Does E-Cigarette Advertising Encourage Adult Smokers to Quit?
Author(s) -
Dhaval Dave,
Daniel Dench,
Michael Grossman,
Donald Kenkel,
Henry Saffer
Publication year - 2018
Publication title -
national bureau of economic research
Language(s) - English
Resource type - Reports
DOI - 10.3386/w24277
Subject(s) - advertising , quit smoking , cigarette smoking , psychology , business , medicine , smoking cessation , pathology
Only recently introduced into the U.S. market, e-cigarettes have been aggressively promoted, and use is increasing rapidly among both adults and youths. At the heart of the regulatory debate are fundamental questions regarding whether e-cigarettes will draw cigarette smokers away from a dangerous habit or lure new initiates into tobacco use.

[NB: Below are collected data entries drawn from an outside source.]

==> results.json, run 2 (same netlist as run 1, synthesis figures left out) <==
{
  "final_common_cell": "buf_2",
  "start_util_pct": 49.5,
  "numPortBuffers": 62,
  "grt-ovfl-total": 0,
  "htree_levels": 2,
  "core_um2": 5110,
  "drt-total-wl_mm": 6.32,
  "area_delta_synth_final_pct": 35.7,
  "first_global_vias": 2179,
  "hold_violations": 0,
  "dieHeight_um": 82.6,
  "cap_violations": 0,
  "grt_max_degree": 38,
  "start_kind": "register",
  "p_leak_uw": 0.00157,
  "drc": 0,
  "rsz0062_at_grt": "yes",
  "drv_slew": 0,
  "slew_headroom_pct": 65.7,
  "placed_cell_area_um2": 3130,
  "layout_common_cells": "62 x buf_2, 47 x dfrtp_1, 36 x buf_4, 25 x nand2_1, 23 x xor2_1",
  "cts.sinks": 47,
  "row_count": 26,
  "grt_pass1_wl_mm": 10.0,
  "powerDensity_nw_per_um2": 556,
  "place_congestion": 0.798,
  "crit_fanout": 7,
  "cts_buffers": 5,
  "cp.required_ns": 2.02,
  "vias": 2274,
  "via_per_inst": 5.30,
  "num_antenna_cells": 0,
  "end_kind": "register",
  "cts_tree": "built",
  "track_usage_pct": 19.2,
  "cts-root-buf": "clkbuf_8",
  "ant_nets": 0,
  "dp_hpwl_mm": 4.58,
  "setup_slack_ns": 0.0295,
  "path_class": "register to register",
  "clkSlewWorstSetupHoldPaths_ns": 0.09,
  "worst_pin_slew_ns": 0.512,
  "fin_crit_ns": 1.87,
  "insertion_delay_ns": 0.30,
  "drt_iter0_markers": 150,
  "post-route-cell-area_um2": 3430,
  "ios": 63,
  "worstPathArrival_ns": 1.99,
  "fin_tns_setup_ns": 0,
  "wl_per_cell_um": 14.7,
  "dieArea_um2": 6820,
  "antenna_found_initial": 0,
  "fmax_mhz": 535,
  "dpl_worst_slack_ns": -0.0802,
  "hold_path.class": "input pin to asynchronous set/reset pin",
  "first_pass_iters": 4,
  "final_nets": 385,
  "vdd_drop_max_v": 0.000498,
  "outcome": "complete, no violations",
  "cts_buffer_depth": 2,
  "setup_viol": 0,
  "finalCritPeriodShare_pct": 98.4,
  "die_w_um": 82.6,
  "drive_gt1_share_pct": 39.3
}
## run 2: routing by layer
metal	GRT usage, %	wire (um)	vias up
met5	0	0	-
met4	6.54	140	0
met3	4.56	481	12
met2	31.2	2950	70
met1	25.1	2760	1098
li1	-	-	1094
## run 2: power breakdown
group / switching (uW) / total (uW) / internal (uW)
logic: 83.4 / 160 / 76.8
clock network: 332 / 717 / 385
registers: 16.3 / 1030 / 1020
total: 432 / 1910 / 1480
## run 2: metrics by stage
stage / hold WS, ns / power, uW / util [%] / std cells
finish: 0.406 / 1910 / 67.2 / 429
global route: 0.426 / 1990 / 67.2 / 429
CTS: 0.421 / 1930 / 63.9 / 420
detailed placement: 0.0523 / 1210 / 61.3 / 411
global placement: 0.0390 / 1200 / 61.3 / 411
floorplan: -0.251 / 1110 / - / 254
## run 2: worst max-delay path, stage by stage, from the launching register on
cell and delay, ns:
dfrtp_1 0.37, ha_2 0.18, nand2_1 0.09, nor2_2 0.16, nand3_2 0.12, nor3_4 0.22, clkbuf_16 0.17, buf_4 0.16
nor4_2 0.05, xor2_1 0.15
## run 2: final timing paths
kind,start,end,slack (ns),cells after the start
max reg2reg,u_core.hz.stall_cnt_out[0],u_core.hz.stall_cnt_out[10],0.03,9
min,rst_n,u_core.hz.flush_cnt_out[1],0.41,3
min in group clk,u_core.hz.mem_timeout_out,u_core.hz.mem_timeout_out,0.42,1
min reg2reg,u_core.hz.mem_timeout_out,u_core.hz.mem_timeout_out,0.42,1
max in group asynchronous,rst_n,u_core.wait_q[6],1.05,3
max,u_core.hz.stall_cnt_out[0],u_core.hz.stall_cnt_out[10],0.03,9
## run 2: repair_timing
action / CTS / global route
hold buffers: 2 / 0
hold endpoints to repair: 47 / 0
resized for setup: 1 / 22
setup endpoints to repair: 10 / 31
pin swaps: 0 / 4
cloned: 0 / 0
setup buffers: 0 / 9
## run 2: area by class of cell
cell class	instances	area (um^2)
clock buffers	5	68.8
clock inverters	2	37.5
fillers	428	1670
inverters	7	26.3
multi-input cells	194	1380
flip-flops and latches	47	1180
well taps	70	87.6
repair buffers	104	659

We provide some of the first causal evidence on whether e-cigarette advertising on television and in magazines (which comprise about 90% of total media spending on e-cigarettes) encourage adult smokers to quit. We find that the answer to this question is a yes for TV advertising but no for magazine advertising. Our results indicate that a policy to ban TV advertising of e-cigarettes would have reduced the number of smokers who quit in the recent past by approximately 3%, resulting in roughly 105,000 fewer quitters in that period. On the other hand, if the FDA were not considering regulations and mandates that would likely eliminate many e-cigarette producers during our sample period, e-cigarette ads might have reached the number of nicotine replacement therapy TV ads during that period. That would have increased the number of smokers who quit by around 10%, resulting in an additional 350,000 quitters.